### Record extracts

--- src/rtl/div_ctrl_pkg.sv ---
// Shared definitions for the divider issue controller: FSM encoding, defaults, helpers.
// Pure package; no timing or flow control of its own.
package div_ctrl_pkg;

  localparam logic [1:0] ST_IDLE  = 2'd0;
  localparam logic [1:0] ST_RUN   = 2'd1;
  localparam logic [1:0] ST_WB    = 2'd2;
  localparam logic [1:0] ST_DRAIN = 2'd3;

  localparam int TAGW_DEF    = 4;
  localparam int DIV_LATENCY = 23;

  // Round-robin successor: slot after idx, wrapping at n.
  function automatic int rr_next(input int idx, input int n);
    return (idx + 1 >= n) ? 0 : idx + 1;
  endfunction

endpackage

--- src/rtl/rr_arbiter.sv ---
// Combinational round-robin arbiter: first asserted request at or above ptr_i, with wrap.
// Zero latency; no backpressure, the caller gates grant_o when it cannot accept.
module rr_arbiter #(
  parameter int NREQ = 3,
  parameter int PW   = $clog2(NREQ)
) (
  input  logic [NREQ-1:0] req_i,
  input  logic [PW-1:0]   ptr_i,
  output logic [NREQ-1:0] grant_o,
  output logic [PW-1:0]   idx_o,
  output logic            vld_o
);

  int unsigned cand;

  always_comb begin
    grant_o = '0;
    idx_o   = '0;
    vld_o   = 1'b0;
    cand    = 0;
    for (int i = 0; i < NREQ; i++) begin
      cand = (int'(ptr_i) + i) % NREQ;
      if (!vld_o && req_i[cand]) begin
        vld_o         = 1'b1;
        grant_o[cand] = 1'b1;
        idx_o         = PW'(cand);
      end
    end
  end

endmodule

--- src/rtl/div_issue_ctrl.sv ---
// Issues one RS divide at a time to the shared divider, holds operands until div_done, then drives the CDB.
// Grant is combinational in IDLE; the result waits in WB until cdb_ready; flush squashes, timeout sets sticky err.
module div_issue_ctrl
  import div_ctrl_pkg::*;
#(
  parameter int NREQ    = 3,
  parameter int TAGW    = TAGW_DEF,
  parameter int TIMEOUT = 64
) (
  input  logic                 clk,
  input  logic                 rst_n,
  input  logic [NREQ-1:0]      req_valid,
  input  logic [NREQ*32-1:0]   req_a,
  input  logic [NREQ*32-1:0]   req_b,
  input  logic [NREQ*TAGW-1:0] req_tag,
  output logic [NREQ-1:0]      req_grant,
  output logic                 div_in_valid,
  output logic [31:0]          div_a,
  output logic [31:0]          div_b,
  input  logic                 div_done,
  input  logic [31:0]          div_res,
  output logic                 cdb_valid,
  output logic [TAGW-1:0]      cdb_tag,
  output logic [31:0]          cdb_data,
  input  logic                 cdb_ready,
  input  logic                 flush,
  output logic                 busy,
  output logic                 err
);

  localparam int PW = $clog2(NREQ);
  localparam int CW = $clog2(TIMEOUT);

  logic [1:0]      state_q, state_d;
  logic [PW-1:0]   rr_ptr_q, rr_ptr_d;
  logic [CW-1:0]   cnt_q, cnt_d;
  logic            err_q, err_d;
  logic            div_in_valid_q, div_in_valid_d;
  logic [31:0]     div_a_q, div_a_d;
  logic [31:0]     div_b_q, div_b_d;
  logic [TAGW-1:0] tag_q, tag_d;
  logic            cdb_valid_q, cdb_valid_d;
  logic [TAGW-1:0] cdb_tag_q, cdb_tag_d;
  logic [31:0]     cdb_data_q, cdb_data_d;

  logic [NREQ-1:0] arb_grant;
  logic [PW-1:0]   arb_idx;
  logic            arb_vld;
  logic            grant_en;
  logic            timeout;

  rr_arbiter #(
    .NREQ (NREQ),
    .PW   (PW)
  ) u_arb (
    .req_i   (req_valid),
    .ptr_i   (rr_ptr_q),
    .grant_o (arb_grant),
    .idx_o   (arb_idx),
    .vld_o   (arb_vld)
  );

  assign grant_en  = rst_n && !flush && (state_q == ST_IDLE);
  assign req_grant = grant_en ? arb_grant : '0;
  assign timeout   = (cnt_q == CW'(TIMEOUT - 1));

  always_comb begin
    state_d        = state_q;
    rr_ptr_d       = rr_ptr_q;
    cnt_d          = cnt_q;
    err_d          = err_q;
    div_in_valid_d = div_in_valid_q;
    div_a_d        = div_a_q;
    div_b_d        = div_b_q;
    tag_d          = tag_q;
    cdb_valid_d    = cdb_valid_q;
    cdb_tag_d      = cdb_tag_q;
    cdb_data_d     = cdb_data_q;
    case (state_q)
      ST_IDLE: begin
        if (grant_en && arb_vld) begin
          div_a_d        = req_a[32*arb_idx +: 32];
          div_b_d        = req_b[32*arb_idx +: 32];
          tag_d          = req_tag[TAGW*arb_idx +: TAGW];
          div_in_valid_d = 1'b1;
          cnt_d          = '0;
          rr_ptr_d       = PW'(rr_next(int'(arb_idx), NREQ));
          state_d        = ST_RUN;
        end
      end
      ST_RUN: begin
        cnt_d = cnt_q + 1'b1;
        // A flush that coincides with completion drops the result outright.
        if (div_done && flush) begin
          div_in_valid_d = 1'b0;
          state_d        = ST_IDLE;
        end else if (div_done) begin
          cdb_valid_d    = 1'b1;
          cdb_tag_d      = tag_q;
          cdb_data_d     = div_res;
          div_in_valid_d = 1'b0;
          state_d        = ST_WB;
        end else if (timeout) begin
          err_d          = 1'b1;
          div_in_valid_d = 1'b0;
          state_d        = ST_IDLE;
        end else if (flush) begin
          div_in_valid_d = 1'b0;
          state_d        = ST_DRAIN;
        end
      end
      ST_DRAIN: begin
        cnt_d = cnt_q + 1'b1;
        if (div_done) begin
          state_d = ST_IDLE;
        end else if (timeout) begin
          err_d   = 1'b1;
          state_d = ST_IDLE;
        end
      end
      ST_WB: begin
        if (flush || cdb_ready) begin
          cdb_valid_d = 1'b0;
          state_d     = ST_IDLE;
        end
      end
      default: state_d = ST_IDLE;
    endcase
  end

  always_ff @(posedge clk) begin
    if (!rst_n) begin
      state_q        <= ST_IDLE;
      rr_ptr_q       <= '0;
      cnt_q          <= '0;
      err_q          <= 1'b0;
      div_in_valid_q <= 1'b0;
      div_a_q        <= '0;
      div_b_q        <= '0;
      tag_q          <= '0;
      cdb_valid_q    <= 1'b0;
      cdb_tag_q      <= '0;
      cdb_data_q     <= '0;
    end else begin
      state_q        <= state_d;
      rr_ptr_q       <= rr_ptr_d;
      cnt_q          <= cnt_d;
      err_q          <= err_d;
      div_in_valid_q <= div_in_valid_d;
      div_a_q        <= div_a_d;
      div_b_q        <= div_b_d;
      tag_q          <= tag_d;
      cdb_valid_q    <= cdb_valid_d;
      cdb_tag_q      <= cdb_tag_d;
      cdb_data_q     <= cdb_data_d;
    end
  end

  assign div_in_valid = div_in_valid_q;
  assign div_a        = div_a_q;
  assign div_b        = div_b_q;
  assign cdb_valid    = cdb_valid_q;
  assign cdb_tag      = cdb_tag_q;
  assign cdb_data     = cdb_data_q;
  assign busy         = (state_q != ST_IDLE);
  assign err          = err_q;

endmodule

######

- Exercise details -
Retype the data shown above so that each line matches the original.

- Solution to this problem -
--- src/rtl/div_ctrl_pkg.sv ---
// Shared definitions for the divider issue controller: FSM encoding, defaults, helpers.
// Pure package; no timing or flow control of its own.
package div_ctrl_pkg;

  localparam logic [1:0] ST_IDLE  = 2'd0;
  localparam logic [1:0] ST_RUN   = 2'd1;
  localparam logic [1:0] ST_WB    = 2'd2;
  localparam logic [1:0] ST_DRAIN = 2'd3;

  localparam int TAGW_DEF    = 4;
  localparam int DIV_LATENCY = 23;

  // Round-robin successor: slot after idx, wrapping at n.
  function automatic int rr_next(input int idx, input int n);
    return (idx + 1 >= n) ? 0 : idx + 1;
  endfunction

endpackage

--- src/rtl/rr_arbiter.sv ---
// Combinational round-robin arbiter: first asserted request at or above ptr_i, with wrap.
// Zero latency; no backpressure, the caller gates grant_o when it cannot accept.
module rr_arbiter #(
  parameter int NREQ = 3,
  parameter int PW   = $clog2(NREQ)
) (
  input  logic [NREQ-1:0] req_i,
  input  logic [PW-1:0]   ptr_i,
  output logic [NREQ-1:0] grant_o,
  output logic [PW-1:0]   idx_o,
  output logic            vld_o
);

  int unsigned cand;

  always_comb begin
    grant_o = '0;
    idx_o   = '0;
    vld_o   = 1'b0;
    cand    = 0;
    for (int i = 0; i < NREQ; i++) begin
      cand = (int'(ptr_i) + i) % NREQ;
      if (!vld_o && req_i[cand]) begin
        vld_o         = 1'b1;
        grant_o[cand] = 1'b1;
        idx_o         = PW'(cand);
      end
    end
  end

endmodule

--- src/rtl/div_issue_ctrl.sv ---
// Issues one RS divide at a time to the shared divider, holds operands until div_done, then drives the CDB.
// Grant is combinational in IDLE; the result waits in WB until cdb_ready; flush squashes, timeout sets sticky err.
module div_issue_ctrl
  import div_ctrl_pkg::*;
#(
  parameter int NREQ    = 3,
  parameter int TAGW    = TAGW_DEF,
  parameter int TIMEOUT = 64
) (
  input  logic                 clk,
  input  logic                 rst_n,
  input  logic [NREQ-1:0]      req_valid,
  input  logic [NREQ*32-1:0]   req_a,
  input  logic [NREQ*32-1:0]   req_b,
  input  logic [NREQ*TAGW-1:0] req_tag,
  output logic [NREQ-1:0]      req_grant,
  output logic                 div_in_valid,
  output logic [31:0]          div_a,
  output logic [31:0]          div_b,
  input  logic                 div_done,
  input  logic [31:0]          div_res,
  output logic                 cdb_valid,
  output logic [TAGW-1:0]      cdb_tag,
  output logic [31:0]          cdb_data,
  input  logic                 cdb_ready,
  input  logic                 flush,
  output logic                 busy,
  output logic                 err
);

  localparam int PW = $clog2(NREQ);
  localparam int CW = $clog2(TIMEOUT);

  logic [1:0]      state_q, state_d;
  logic [PW-1:0]   rr_ptr_q, rr_ptr_d;
  logic [CW-1:0]   cnt_q, cnt_d;
  logic            err_q, err_d;
  logic            div_in_valid_q, div_in_valid_d;
  logic [31:0]     div_a_q, div_a_d;
  logic [31:0]     div_b_q, div_b_d;
  logic [TAGW-1:0] tag_q, tag_d;
  logic            cdb_valid_q, cdb_valid_d;
  logic [TAGW-1:0] cdb_tag_q, cdb_tag_d;
  logic [31:0]     cdb_data_q, cdb_data_d;

  logic [NREQ-1:0] arb_grant;
  logic [PW-1:0]   arb_idx;
  logic            arb_vld;
  logic            grant_en;
  logic            timeout;

  rr_arbiter #(
    .NREQ (NREQ),
    .PW   (PW)
  ) u_arb (
    .req_i   (req_valid),
    .ptr_i   (rr_ptr_q),
    .grant_o (arb_grant),
    .idx_o   (arb_idx),
    .vld_o   (arb_vld)
  );

  assign grant_en  = rst_n && !flush && (state_q == ST_IDLE);
  assign req_grant = grant_en ? arb_grant : '0;
  assign timeout   = (cnt_q == CW'(TIMEOUT - 1));

  always_comb begin
    state_d        = state_q;
    rr_ptr_d       = rr_ptr_q;
    cnt_d          = cnt_q;
    err_d          = err_q;
    div_in_valid_d = div_in_valid_q;
    div_a_d        = div_a_q;
    div_b_d        = div_b_q;
    tag_d          = tag_q;
    cdb_valid_d    = cdb_valid_q;
    cdb_tag_d      = cdb_tag_q;
    cdb_data_d     = cdb_data_q;
    case (state_q)
      ST_IDLE: begin
        if (grant_en && arb_vld) begin
          div_a_d        = req_a[32*arb_idx +: 32];
          div_b_d        = req_b[32*arb_idx +: 32];
          tag_d          = req_tag[TAGW*arb_idx +: TAGW];
          div_in_valid_d = 1'b1;
          cnt_d          = '0;
          rr_ptr_d       = PW'(rr_next(int'(arb_idx), NREQ));
          state_d        = ST_RUN;
        end
      end
      ST_RUN: begin
        cnt_d = cnt_q + 1'b1;
        // A flush that coincides with completion drops the result outright.
        if (div_done && flush) begin
          div_in_valid_d = 1'b0;
          state_d        = ST_IDLE;
        end else if (div_done) begin
          cdb_valid_d    = 1'b1;
          cdb_tag_d      = tag_q;
          cdb_data_d     = div_res;
          div_in_valid_d = 1'b0;
          state_d        = ST_WB;
        end else if (timeout) begin
          err_d          = 1'b1;
          div_in_valid_d = 1'b0;
          state_d        = ST_IDLE;
        end else if (flush) begin
          div_in_valid_d = 1'b0;
          state_d        = ST_DRAIN;
        end
      end
      ST_DRAIN: begin
        cnt_d = cnt_q + 1'b1;
        if (div_done) begin
          state_d = ST_IDLE;
        end else if (timeout) begin
          err_d   = 1'b1;
          state_d = ST_IDLE;
        end
      end
      ST_WB: begin
        if (flush || cdb_ready) begin
          cdb_valid_d = 1'b0;
          state_d     = ST_IDLE;
        end
      end
      default: state_d = ST_IDLE;
    endcase
  end

  always_ff @(posedge clk) begin
    if (!rst_n) begin
      state_q        <= ST_IDLE;
      rr_ptr_q       <= '0;
      cnt_q          <= '0;
      err_q          <= 1'b0;
      div_in_valid_q <= 1'b0;
      div_a_q        <= '0;
      div_b_q        <= '0;
      tag_q          <= '0;
      cdb_valid_q    <= 1'b0;
      cdb_tag_q      <= '0;
      cdb_data_q     <= '0;
    end else begin
      state_q        <= state_d;
      rr_ptr_q       <= rr_ptr_d;
      cnt_q          <= cnt_d;
      err_q          <= err_d;
      div_in_valid_q <= div_in_valid_d;
      div_a_q        <= div_a_d;
      div_b_q        <= div_b_d;
      tag_q          <= tag_d;
      cdb_valid_q    <= cdb_valid_d;
      cdb_tag_q      <= cdb_tag_d;
      cdb_data_q     <= cdb_data_d;
    end
  end

  assign div_in_valid = div_in_valid_q;
  assign div_a        = div_a_q;
  assign div_b        = div_b_q;
  assign cdb_valid    = cdb_valid_q;
  assign cdb_tag      = cdb_tag_q;
  assign cdb_data     = cdb_data_q;
  assign busy         = (state_q != ST_IDLE);
  assign err          = err_q;

endmodule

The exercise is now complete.